Project image Kalmar baltic tracking network

Project: Kalmar Baltic Tracking Network: Spatial ecology of the coastal fish community

In this project we will study the movement ecology and habitat choice of the coastal Baltic Sea fish community using acoustic telemetry. The aim is to advance our understanding of central ecological and evolutionary research questions concerning variation within- and among species in traits relating to movement patterns and habitat choice and whether and how these are impacted by global warming, fisheries and fisheries management.

Project information

Project manager
Petter Tibblin
Other project members
Oscar Nordahl, Henrik Flink, Kristofer Bergström, Per Koch-Schmidt, Linnaeus University; Gustav Hellström och Niklas Sjöberg, Swedish University of Agricultural Sciences
Participating organizations
Linnaeus University; Swedish University of Agricultural Sciences, Kalmar County Administrative Board, Blekinge County Administrative Board
Crafoordska Stiftelsen, FORMAS Ecochange, BalticWaters2030, Kalmar County Administrative Board, Blekinge County Administrative Board
1 januari 2020– 31 december 2025
Fish Ecology (Department of Biology and Environment, Faculty of Health and Life Sciences)

More about the project

Many aquatic ecosystems around the world are severely impacted by anthropogenic activities as global warming, fisheries and habitat exploitation.

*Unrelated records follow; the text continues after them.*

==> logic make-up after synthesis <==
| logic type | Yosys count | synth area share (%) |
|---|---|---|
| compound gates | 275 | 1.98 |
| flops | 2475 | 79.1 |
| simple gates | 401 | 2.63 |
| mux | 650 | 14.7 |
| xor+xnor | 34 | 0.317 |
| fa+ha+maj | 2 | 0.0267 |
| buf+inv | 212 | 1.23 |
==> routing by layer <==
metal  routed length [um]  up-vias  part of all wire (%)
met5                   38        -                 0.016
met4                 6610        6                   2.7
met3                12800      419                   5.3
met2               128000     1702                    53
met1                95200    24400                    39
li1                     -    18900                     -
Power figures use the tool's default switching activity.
**src/design/voa_pkg.sv**
```systemverilog
// ----------------------------------------------------------------------------
// voa_pkg
// shared constants, codes and types of the voice allocator
// ----------------------------------------------------------------------------
package voa_pkg;

   localparam int VOICES    = 32;
   localparam int TIME_BITS = 48;
   localparam int IDX_W     = (VOICES > 1) ? $clog2(VOICES) : 1;
   localparam int GRP_W     = 8;
   localparam int TAG_W     = 8;
   localparam int FIN_W     = 5;
   localparam int OFFS_W    = 16;
   localparam int OUT_IDX_W = 5;
   localparam int MASK_W    = 32;
   // wide enough for both a finished-voice number and a cell index
   localparam int CMP_W     = (IDX_W > FIN_W) ? IDX_W + 1 : FIN_W + 1;

   // operation codes
   localparam logic [1:0] OP_TRIGGER  = 2'd0;
   localparam logic [1:0] OP_FINISHED = 2'd1;
   localparam logic [1:0] OP_SIL_TAG  = 2'd2;
   localparam logic [1:0] OP_SIL_ALL  = 2'd3;

   // candidate ranks, lower wins
   localparam logic [1:0] RANK_FREE  = 2'd0;
   localparam logic [1:0] RANK_OTHER = 2'd1;
   localparam logic [1:0] RANK_SAME  = 2'd2;

   typedef logic [IDX_W-1:0]     idx_type;
   typedef logic [TIME_BITS-1:0] time_type;

   // running best voice handed along the row
   typedef struct packed {
      logic       valid;
      logic [1:0] rank;
      idx_type    idx;
      time_type   start;
   } cand_type;

   // broadcast from the sequencer to every cell
   typedef struct packed {
      logic             clear_all;
      logic             clear_tag;
      logic             clear_fin;
      logic             clear_cut;
      logic [TAG_W-1:0] tag;
      logic [FIN_W-1:0] fin;
      logic [GRP_W-1:0] grp;
      logic             write_en;
      idx_type          write_idx;
      time_type         start;
   } cmd_type;

endpackage

```
**src/design/voa_cell.sv**
```systemverilog
// ----------------------------------------------------------------------------
// voa_cell
// one voice: its state, its silencing match and one stage of the search row
// ----------------------------------------------------------------------------
module voa_cell
   import voa_pkg::*;
(
   input  logic     clock,
   input  logic     reset,
   input  idx_type  my_index,
   input  cmd_type  cmd,
   input  cand_type cand_in,
   output cand_type cand_out,
   output logic     freed
);

   logic             playing_ff, playing_in;
   logic [GRP_W-1:0] grp_ff;
   logic [TAG_W-1:0] tag_ff;
   time_type         start_ff;
   cand_type         cand_ff, cand_in_next;
   logic             clear;
   logic             write_me;
   logic [1:0]       my_rank;
   logic             take_mine;

   always_comb begin
      clear = cmd.clear_all
            | (cmd.clear_tag & (tag_ff == cmd.tag))
            | (cmd.clear_fin & (CMP_W'(cmd.fin) == CMP_W'(my_index)))
            | (cmd.clear_cut & playing_ff & (grp_ff == cmd.grp));
      freed    = playing_ff & clear;
      write_me = cmd.write_en & (cmd.write_idx == my_index);
   end

   always_comb begin
      playing_in = playing_ff;
      if (clear) begin
         playing_in = 1'b0;
      end
      if (write_me) begin
         playing_in = 1'b1;
      end
   end

   // search stage: keep the incoming candidate unless this voice beats it
   always_comb begin
      if (!playing_ff) begin
         my_rank = RANK_FREE;
      end else if (grp_ff != cmd.grp) begin
         my_rank = RANK_OTHER;
      end else begin
         my_rank = RANK_SAME;
      end
      take_mine = !cand_in.valid
                | (my_rank < cand_in.rank)
                | ((my_rank == cand_in.rank) & (my_rank != RANK_FREE)
                   & (start_ff < cand_in.start));
      if (take_mine) begin
         cand_in_next.valid = 1'b1;
         cand_in_next.rank  = my_rank;
         cand_in_next.idx   = my_index;
         cand_in_next.start = start_ff;
      end else begin
         cand_in_next = cand_in;
      end
   end

   always_ff @(posedge clock) begin
      if (reset) begin
         playing_ff <= 1'b0;
         cand_ff    <= '0;
      end else begin
         playing_ff <= playing_in;
         cand_ff    <= cand_in_next;
      end
   end

   always_ff @(posedge clock) begin
      if (write_me) begin
         grp_ff   <= cmd.grp;
         tag_ff   <= cmd.tag;
         start_ff <= cmd.start;
      end
   end

   assign cand_out = cand_ff;

endmodule

```
**config.mk**
```make
export PLATFORM = sky130hd
export DESIGN_NAME = voa_cell
export DESIGN_NICKNAME = d
export VERILOG_FILES = /design/src/design/voa_pkg.sv /design/src/design/voa_cell.sv
export SDC_FILE = /design/constraint.sdc
export NUM_CORES = 1
export LEC_CHECK = 0
export BUFFER_PORTS_ARGS = -buffer_cell sky130_fd_sc_hd__buf_2
export CORE_MARGIN = 4
export CORE_UTILIZATION = 45
export CTS_CLUSTER_SIZE = 20
export DETAILED_ROUTE_END_ITERATION = 16
export PLACE_DENSITY = 0.74
export SLEW_MARGIN = 20
export SYNTH_ARGS = -nofsm -noshare
export SYNTH_HDL_FRONTEND = slang
export SYNTH_SLANG_ARGS = --single-unit
```
**constraint.sdc**
```tcl
create_clock -name clock -period 3.2 [get_ports clock]
set_input_delay 0.16 -clock clock [delete_from_list [all_inputs] [get_ports clock]]
set_output_delay 0.16 -clock clock [all_outputs]
set_load 0.03 [all_outputs]
```
# Yosys cells after proc, flatten, opt, wreduce, memory -nomap -nowiden
# Index checks and enable logic that the tools add are counted.
[word_totals]
regBits = 121
inputBits = 142
output_inout_bits = 57
[op_classes]
n_lt_le_gt_ge = 2
eq_ne = 6
muxes = 5
bitwise_logic = 13
reduce_logical = 3
[ops]
columns = ["op", "count"]
rows = [
  ["2-to-1 mux 56 bit", 1],
  ["less-than comparator 48 bit", 1],
  ["equality test 8 bit", 2],
  ["equality test 5 bit", 2],
  ["bitwise AND 1 bit", 8],
  ["inequality test 8 bit", 1],
  ["OR 1 bit", 5],
  ["2-to-1 mux 2 bit", 2],
  ["nonzero test 2 bit", 2],
  ["equality test 2 bit", 1],
  ["less-than comparator 2 bit", 1],
  ["2-to-1 mux 1 bit", 2],
  ["logical NOT 1 bit", 1],
]

# Logic depth before layout (Yosys ltp)
[logic_depth]
depth_word = 8
ltp_mapped = 12

# Worst setup path before layout
# OpenSTA, ideal clock, no wires.
[synth_timing]
kind = "register to register"
startpoint = "register grp_ff[6]"
endpoint = "register cand_ff, in the netlist cand_out[54]"
setup_ns = 0.072
arrival_ns = 2.541
required_time_ns = 3.128
path_slack_ns = 0.587
stages_incl_launch_ff = 13
n_path_buf = 2
cell_sequence = "edfxtp_1 > xnor2_1 > nand2_1 > nor4_1 > ha_1 > nor2b_1 > o21ai_0 > nor3_1 > o31a_1 > a211oi_1 > buf_6 > buf_12 > mux2i_1"
[synth_between]
elab_chain_cells = 8
[synth_lines]
columns = ["item", "line", "text"]
rows = [
  ["from (decl)", "voa_cell.sv:18", "logic [GRP_W-1:0] grp_ff;"],
  ["from (signal assigned)", "voa_cell.sv:81", "grp_ff <= cmd.grp;"],
  ["inequality test 8 bit *", "voa_cell.sv:50", "end else if (grp_ff != cmd.grp) begin"],
  ["2-to-1 mux 2 bit *", "voa_cell.sv:50", ""],
  ["2-to-1 mux 2 bit *", "voa_cell.sv:48", "if (!playing_ff) begin"],
  ["equality test 2 bit or nonzero test 2 bit (tied branches)", "voa_cell.sv:57", "| ((my_rank == cand_in.rank) & (my_rank != RANK_FREE)"],
  ["bitwise AND 1 bit", "voa_cell.sv:57", ""],
  ["bitwise AND 1 bit", "voa_cell.sv:58", "& (start_ff < cand_in.start));"],
  ["OR 1 bit", "voa_cell.sv:57", ""],
  ["2-to-1 mux 56 bit *", "voa_cell.sv:59", "if (take_mine) begin"],
  ["to (signal assigned)", "voa_cell.sv:75", "cand_ff <= cand_in_next;"],
  ["to (decl)", "voa_cell.sv:21", "cand_type cand_ff, cand_in_next;"],
]
# Every way passes the cells marked *; elsewhere a longest branch is shown, timed or not.
# A chain may end at the register's enable or synchronous reset.

# Final worst setup path
[layout_timing]
startpoint = "input port cmd[55] in the netlist's numbering"
endpoint = "register cand_ff, in the netlist cand_out[30]"
[layout_between]
elab_chain_cells = 8
[layout_lines]
columns = ["item", "line", "text"]
rows = [
  ["from (decl)", "voa_cell.sv:11", "input cmd_type cmd,"],
  ["inequality test 8 bit *", "voa_cell.sv:50", ""],
  ["2-to-1 mux 2 bit *", "voa_cell.sv:50", ""],
  ["2-to-1 mux 2 bit *", "voa_cell.sv:48", ""],
  ["equality test 2 bit or nonzero test 2 bit (tied branches)", "voa_cell.sv:57", ""],
  ["bitwise AND 1 bit", "voa_cell.sv:57", ""],
  ["bitwise AND 1 bit", "voa_cell.sv:58", ""],
  ["OR 1 bit *", "voa_cell.sv:57", ""],
  ["2-to-1 mux 56 bit *", "voa_cell.sv:59", ""],
]
# Marks and branches as above.

==> metrics.txt <==
worst setup path endpoint cand_out[30]$_SDFF_PP0_; count of boundary I/O pins 199; drt first-iter violations 313; Critical Path AT 3.27 ns; Internal Power between 3 and 4 mW; final wirelength 16.0 mm; GRT overflow 0; register area approximately 0.0031 mm^2; vias in the first global route 5368; die area 0.0149 mm^2; post-synthesis cell type count 40; die height 122 um; core area approximately 0.013 mm^2; Critical Path Source Type input port; FP Rows 41; Sw Ratio roughly a quarter; Main synth FF type edfxtp_1; dpl ws between 0.15 and 0.2 ns; mux contribution to synthesized area 9.41%; Flop pwr share 41.7%; vias after detailed routing 4971; Filler Cell Count 915; Hold Path Class input port to flop; Worst slew margin between 50 and 60%; power share of the combinational group 13.9%; pin count of the biggest net entering global routing 66; Syn Inst Count roughly 530; final hold vios 0; status complete, no violations; share of layout cells above drive strength 1 28.5%; xor/xnor share of the synthesized area 3.89%; R2R Setup Slk 0.28 ns; Mapped Area 0.00585 mm^2; die width around 120 um; worst clock skew 0.0108 ns; total CTS buffers 17; crit share post-route between 90% and 100%; P_leak approximately 4.3 nW; sequential element share of the synthesized area 52.4%; Synth Area in Adders 10.5%; sw power 978 uW; Seq cells post-synth 121; H-tree lvl count 4; commonest non-fill, non-tap cell in the layout buf_2; post-DR wirelength/cell 15.7 um; clock latency on the worst-skew pair 0.41 ns; global-route wire length before repair 25.1 mm; Worst-Margin Slew 0.630 ns; final setup margin 0.262 ns; R2R cell count 11; Setup CP Type input port to flop; Starting Density 46.2%; ys async rst share 0%; top cells by area, synth edfxtp_1, dfxtp_1, ha_1; FMAX ~340 MHz; R2R Path Start grp_ff[4]$_DFFE_PP_; first-pass detailed-route iteration total 5; critical path startpoint cmd[55]; Setup Viol. Count Final 0; dpl cells 883; critical-path maximum fanout 38; Final Critical Period around 3 ns; dpl hpwl 10.5 mm; slowest cell delay on critical path about 0.54 ns; top cell type's share of synthesized area 32.8%; fin cells between 1000 and 1500; Setup TNS Final 0 ns; DP Area 0.00692 mm^2; Area growth syn-to-layout 46.1%; Power Dens Cells ~480 mW/mm^2; crit path cell chain dlygate4sd3_1, buf_2, xnor2_1, nand2_1, nor4_2, ha_1, nor2b_1, o21ai_0, nor3_1, o31a_1, a211oi_4, buf_12, mux2i_1; Root Driver clkbuf_16; Inserted Diodes 0; CTS clk-pin slew, worst paths 0.05 ns; Mapped Nets about 720; leading area contributor after synthesis edfxtp_1; Worst IR Drop VDD 328 uV; Mean Syn Cell Area 11.1 um^2; # Max-Cap Violations 0; Post-synth EDFFs 64; commonest non-fill, non-tap cells in the layout buf_2, nand2_1, dlygate4sd3_1; YS warnings 0; power share of the clock group 44.4%; clock sink total roughly 120; crit end category flop; post-synthesis compound-gate area fraction 4.83%; CP max stage cell dlygate4sd3_1; final slew viol count 0; CTS tree yes; Req. time, crit path 3.53 ns; initial antenna violation count 0; area of the multi-input gates between 0.002 and 0.0025 mm^2; RSZ-0062 raised after global routing false; post-route ant nets 0; DRC viols 0; simple-gate share of the synthesized area 12.0%; worst-case clock buffer depth 2; Via density 4.87; nets 1026; GPL Wtd Cong 0.873; port buffer count 198; Final Instance Area 0.00855 mm^2; main combinational cell family by area after synthesis simple AND/OR/NAND/NOR gates; gr usage total 22.0%; Critical R2R Capture cand_out[30]$_SDFF_PP0_
routing by layer:
metal	global-route usage, %	share of wire, %	vias up
met4	9.10	2.5	0
met5	0	0	-
li1	-	-	2426
met1	23.1	38	2316
met3	6.96	8.1	35
met2	40.3	51	194
kinds of logic (layout without fill, tap and decap cells):
logic type,count (synthesis),after routing
simple gates,163,163
flops,121,121
buf+inv,68,391
mux,55,55
fa+ha+maj,49,49
compound gates,43,43
xor+xnor,26,26
worst max-delay path: cells and delay by family:
kind                     cells  cell delay, ns
buffers and inverters        3            0.99
adder cells (fa/ha/maj)      1            0.30
AO/OA/AOI/OAI                3            0.70
AND/OR/NAND/NOR              4            0.68
multiplexers                 1            0.25
XOR/XNOR                     1            0.17
registers in the layout, summed over array words and instances (netlist names):
signal and flops:
cand_out 56, grp_ff 8, playing_ff 1, start_ff 48, tag_ff 8
stage by stage:
| step | hold slack, ns | power (mW) | utilization [%] |
|---|---|---|---|
| after floorplan | 0.232 | 2.02 | - |
| after global placement | 0.337 | 2.19 | 54.6 |
| after detailed placement | 0.338 | 2.20 | 54.6 |
| after CTS | 0.000975 | 4.13 | 67.4 |
| after global routing | 0.0132 | 4.26 | 67.4 |
| final | 0.0196 | 4.11 | 67.4 |
worst min-delay path by stage:
stage                      from                      end  slack (ns)  cells past startpoint
finish              cand_in[16]  cand_out[16]$_SDFF_PP0_        0.02                      3
global route        cand_in[16]  cand_out[16]$_SDFF_PP0_        0.01                      3
CTS                  cand_in[3]   cand_out[3]$_SDFF_PP0_       0.001                      3
detailed placement       cmd[6]    start_ff[6]$_DFFE_PP_        0.34                      1
global placement         cmd[2]    start_ff[2]$_DFFE_PP_        0.34                      1
floorplan                 reset  playing_ff$_SDFFE_PP0P_        0.23                      1
synthesized netlist by cell type, types with 2 or more instances:
master / n
nor3_1: 3
nand2_1: 124
nor2b_1: 2
a21o_1: 5
nor4_1: 4
inv_1: 50
o21ai_0: 7
a21oi_1: 17
dlygate4sd3_1: 10
mux2i_1: 55
edfxtp_1: 64
nand2b_1: 3
buf_6: 2
xnor2_1: 18
nand3_1: 5
xor2_1: 8
dfxtp_1: 57
a221oi_2: 2
and3_1: 2
o31ai_1: 2
nand4_1: 8
nor2_1: 5
buf_12: 5
a211oi_1: 2
or3_1: 2
ha_1: 49
final cells by class:
type | count | area share, %
Clock buffer | 23 | 5.84
Clock inverter | 9 | 0.820
Inverter | 50 | 2.21
Multi-Input combinational cell | 336 | 28.0
Sequential cell | 121 | 35.8
Tap cell | 172 | 2.52
Timing Repair Buffer | 309 | 24.8
power by group through the flow:
stage / clock network (mW) / logic [mW] / registers, mW
floorplan: 0 / 0.206 / 1.82
global placement: 0 / 0.447 / 1.74
detailed placement: 0 / 0.462 / 1.74
CTS: 1.85 / 0.564 / 1.71
global route: 1.92 / 0.625 / 1.72
finish: 1.82 / 0.572 / 1.71
repair_timing:
action / in CTS / in global routing
setup buffers: 0 / 0
hold buffers: 105 / 0
endpoints found under the hold margin: 105 / 0
endpoints found under the setup margin: 0 / 49
gates resized for setup: 0 / 2
Power figures use the tool's default switching activity.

This has resulted in dramatic negative consequences with changed food-web dynamics and ecosystem functioning which, in turn, have impacted socioeconomical values. To mitigate and remediate these effects it is of outmost importance to understand the causes and consequences of variation in movement patterns, habitat choice and interactions among and within fish species.

Such studies have previously largely been limited to laboratory studies or controlled aquatic habitats like ponds due to logistic and technical constrains of studying the movement, habitat choice and fitness consequences thereof for fish across time in open aquatic habitats. This have hampered studies of these processes in the natural habitats of many fish species which have impeded our ability to predict and manage the effects of anthropogenic impacts on fish populations and aquatic ecosystems. Fortunately, the development and progress of acoustic telemetry, a method that resembles GPS-tracking above water, now allows to study these aspects across large spatiotemporal scales also in aquatic habitats.

In this project, we have established large-scale and high-resolution networks of acoustic receivers in three areas of Kalmarsund, the southwest Baltic Sea, including important recruitment habitats in streams that discharge into the areas. These receivers can detect and decode signals from acoustic transmitters that are located within the receiver networks.

By tagging fish (e.g. pike, perch, ide, white bream, whitefish, eel and trout) with acoustic transmitters we will gain detailed knowledge about habitat choice and movement patterns for each species and whether and how variation among and within species relates to temperature, fishing pressure and fisheries management.

Moreover, for some of our study species (e.g. pike and perch) we can recapture tagged individuals in population specific spawning habitats. We will use this opportunity to conduct manipulation experiments and longitudinal studies of phenology, thermal plasticity, growth and morphology to study whether and how variation in these traits relates to survival, habitat choice and movement patterns in the coastal habitat.


The project is part of the research in the Fish Ecology research group and Linnaeus Knowledge Environment: Water.